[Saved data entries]

----------

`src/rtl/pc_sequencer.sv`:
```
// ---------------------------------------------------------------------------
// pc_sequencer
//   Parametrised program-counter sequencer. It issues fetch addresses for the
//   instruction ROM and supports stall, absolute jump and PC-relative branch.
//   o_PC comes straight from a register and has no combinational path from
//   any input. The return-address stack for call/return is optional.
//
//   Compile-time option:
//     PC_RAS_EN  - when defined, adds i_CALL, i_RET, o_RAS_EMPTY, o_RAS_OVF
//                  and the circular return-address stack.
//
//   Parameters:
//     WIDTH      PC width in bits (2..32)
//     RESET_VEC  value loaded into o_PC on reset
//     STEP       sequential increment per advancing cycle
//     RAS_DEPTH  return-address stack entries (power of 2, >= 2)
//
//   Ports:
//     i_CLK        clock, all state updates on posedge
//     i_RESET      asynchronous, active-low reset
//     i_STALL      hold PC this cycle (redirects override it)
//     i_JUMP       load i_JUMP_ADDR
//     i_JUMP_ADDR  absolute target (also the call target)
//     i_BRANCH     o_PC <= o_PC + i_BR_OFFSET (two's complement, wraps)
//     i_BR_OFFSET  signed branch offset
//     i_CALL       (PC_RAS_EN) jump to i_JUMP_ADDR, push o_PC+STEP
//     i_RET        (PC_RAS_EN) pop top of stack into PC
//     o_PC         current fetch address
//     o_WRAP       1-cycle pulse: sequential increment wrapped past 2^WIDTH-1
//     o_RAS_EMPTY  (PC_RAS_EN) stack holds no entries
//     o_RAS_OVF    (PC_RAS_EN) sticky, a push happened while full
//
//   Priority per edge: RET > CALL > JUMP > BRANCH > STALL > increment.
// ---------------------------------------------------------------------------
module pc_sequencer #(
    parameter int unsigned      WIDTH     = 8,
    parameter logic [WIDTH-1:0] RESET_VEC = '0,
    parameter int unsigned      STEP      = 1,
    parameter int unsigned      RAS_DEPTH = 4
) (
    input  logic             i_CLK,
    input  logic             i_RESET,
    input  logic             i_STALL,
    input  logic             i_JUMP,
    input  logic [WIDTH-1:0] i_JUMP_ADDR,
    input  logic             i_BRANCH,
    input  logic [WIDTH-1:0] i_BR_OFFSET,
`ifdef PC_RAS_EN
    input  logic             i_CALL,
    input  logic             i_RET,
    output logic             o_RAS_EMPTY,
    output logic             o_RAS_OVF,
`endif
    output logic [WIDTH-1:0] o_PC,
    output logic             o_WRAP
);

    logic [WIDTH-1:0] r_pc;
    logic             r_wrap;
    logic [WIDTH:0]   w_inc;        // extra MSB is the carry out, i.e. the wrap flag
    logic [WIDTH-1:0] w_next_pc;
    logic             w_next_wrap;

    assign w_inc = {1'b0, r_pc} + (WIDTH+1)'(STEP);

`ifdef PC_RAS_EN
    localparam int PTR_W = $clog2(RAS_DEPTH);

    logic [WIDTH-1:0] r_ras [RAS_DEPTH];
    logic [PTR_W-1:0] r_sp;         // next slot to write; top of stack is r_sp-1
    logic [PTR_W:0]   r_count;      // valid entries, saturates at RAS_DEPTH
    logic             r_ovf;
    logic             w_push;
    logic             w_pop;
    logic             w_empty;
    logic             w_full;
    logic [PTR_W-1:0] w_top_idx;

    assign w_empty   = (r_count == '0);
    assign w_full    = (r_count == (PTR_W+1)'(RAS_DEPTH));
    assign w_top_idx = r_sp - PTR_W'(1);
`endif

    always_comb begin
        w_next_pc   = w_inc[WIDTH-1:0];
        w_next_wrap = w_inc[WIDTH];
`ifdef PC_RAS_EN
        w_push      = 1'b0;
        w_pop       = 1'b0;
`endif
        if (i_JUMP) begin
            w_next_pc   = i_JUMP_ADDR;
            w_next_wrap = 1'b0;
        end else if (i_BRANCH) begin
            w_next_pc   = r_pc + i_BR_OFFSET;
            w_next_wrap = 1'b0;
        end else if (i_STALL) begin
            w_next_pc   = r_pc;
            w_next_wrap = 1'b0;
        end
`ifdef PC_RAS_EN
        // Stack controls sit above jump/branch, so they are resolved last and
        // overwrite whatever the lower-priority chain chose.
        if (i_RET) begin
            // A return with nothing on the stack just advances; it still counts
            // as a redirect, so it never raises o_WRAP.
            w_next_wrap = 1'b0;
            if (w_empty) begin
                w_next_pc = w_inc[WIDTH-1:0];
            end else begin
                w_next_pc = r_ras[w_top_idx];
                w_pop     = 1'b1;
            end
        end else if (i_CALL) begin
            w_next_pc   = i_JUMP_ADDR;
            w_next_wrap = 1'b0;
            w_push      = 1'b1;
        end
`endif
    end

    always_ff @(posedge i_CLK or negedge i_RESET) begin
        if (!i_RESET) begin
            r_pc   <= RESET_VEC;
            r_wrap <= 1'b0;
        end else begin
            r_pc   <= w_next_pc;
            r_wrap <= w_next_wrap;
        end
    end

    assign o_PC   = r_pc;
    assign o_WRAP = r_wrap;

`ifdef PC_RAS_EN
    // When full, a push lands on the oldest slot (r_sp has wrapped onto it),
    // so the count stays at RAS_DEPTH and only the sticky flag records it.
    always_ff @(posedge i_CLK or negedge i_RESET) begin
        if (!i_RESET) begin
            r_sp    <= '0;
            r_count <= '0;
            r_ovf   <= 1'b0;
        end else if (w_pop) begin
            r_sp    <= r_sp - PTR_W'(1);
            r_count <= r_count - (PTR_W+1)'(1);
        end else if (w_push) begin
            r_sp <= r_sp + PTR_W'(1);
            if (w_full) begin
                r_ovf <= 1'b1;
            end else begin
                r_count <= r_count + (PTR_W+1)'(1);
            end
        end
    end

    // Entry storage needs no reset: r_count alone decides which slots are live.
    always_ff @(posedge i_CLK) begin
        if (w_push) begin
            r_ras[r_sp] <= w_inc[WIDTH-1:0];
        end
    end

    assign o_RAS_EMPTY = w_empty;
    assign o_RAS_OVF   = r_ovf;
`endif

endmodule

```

----------

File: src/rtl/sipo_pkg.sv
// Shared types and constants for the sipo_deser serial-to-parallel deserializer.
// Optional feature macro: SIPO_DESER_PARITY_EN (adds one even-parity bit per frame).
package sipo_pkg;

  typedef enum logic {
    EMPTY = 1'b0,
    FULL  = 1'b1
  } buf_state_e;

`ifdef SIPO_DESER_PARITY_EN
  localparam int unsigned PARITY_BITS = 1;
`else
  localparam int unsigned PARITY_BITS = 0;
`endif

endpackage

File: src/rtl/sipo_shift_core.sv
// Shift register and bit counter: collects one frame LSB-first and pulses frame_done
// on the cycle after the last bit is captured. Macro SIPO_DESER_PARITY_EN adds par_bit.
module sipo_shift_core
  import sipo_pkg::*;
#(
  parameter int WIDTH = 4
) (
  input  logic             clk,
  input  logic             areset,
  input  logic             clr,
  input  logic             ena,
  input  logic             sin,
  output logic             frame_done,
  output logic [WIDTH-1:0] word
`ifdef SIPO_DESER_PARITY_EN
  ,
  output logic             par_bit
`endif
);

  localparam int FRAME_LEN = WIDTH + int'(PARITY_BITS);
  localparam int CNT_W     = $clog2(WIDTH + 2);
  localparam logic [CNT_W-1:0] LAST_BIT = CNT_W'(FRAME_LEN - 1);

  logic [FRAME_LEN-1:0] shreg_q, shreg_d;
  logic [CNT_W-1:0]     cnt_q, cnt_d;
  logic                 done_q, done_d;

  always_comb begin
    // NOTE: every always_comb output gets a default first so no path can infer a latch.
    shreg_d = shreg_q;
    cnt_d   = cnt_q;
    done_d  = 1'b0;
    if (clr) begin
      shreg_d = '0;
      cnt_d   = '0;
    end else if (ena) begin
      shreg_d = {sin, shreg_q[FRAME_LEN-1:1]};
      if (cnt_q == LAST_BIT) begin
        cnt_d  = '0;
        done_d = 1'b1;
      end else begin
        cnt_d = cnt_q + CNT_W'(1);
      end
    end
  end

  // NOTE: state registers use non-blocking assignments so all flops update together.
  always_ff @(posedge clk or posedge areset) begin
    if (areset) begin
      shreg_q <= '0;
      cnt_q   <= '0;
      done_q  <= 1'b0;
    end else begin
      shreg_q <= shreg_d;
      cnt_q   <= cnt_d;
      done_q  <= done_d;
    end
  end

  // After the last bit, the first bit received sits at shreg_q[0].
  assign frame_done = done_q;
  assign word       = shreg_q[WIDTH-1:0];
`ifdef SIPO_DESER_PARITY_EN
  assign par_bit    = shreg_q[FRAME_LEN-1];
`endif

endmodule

----------

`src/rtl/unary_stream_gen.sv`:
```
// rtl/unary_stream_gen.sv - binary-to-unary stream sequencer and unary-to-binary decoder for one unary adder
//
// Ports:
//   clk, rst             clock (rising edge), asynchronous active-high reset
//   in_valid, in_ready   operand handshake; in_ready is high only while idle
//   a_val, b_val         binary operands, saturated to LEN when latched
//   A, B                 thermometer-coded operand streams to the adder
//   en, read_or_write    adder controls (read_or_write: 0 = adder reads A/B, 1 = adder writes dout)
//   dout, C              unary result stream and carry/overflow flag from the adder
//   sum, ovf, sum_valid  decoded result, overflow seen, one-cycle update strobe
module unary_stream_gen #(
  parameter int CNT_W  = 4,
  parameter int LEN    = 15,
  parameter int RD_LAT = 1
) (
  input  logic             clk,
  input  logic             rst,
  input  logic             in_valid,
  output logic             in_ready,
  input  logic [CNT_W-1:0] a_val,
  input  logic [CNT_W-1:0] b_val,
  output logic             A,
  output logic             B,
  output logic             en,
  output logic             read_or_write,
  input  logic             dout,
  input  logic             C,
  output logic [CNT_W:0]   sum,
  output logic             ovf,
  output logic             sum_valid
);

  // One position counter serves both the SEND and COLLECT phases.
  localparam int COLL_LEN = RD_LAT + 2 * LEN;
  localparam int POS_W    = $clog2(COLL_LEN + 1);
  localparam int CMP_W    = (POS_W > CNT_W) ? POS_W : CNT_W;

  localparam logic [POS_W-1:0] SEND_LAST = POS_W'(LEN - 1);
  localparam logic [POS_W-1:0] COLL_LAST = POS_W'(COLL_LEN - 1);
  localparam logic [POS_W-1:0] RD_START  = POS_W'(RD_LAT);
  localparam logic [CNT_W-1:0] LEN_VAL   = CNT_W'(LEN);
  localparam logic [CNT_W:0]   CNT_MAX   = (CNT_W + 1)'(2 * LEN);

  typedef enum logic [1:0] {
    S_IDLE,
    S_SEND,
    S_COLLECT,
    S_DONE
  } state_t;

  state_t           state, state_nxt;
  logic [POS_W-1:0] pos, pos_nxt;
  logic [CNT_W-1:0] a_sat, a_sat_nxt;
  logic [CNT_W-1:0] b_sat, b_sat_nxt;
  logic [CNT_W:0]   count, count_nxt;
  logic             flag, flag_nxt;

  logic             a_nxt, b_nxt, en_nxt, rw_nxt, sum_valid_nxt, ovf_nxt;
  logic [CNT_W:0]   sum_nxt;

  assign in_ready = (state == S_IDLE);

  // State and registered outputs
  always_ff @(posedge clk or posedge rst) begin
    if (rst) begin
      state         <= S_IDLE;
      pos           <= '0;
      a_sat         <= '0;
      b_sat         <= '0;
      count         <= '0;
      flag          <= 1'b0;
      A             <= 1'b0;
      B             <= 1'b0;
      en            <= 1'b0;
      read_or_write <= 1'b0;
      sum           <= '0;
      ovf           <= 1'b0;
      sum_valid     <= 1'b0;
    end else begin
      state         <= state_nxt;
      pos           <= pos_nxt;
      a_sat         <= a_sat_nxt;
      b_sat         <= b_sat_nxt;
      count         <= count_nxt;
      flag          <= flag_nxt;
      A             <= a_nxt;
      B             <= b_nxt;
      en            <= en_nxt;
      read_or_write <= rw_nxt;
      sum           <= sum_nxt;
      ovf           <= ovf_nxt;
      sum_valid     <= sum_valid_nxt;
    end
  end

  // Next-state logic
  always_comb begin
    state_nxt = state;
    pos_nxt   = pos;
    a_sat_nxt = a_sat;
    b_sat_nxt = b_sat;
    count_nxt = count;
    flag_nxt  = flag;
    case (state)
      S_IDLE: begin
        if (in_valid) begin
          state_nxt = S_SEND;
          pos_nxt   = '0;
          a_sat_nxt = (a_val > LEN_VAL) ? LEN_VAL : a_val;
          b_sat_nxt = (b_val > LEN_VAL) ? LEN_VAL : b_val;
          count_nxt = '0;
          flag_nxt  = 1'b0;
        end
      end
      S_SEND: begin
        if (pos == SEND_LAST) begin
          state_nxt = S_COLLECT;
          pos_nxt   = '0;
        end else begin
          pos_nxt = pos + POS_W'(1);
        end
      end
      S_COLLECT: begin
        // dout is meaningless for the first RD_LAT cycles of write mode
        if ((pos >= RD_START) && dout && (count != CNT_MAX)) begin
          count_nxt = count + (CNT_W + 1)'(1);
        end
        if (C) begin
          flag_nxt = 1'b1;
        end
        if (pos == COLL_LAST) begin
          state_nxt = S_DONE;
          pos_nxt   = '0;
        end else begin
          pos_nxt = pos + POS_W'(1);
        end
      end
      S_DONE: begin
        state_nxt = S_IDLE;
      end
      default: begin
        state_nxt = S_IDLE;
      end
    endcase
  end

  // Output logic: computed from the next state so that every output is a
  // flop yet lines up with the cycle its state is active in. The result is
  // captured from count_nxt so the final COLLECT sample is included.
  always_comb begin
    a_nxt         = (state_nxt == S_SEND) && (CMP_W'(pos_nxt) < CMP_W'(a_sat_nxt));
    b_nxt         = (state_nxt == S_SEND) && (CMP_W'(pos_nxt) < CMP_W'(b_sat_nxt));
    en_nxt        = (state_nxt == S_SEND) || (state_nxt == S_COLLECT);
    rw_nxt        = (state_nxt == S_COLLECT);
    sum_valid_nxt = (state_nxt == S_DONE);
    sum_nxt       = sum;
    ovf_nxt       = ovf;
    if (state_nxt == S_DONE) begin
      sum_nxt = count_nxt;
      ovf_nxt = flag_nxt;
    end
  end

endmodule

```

----------

Wherever the word "return" occurs in the data, copy that whole line.

• TASK OUTPUT
//   any input. The return-address stack for call/return is optional.
//                  and the circular return-address stack.
//     RAS_DEPTH  return-address stack entries (power of 2, >= 2)
            // A return with nothing on the stack just advances; it still counts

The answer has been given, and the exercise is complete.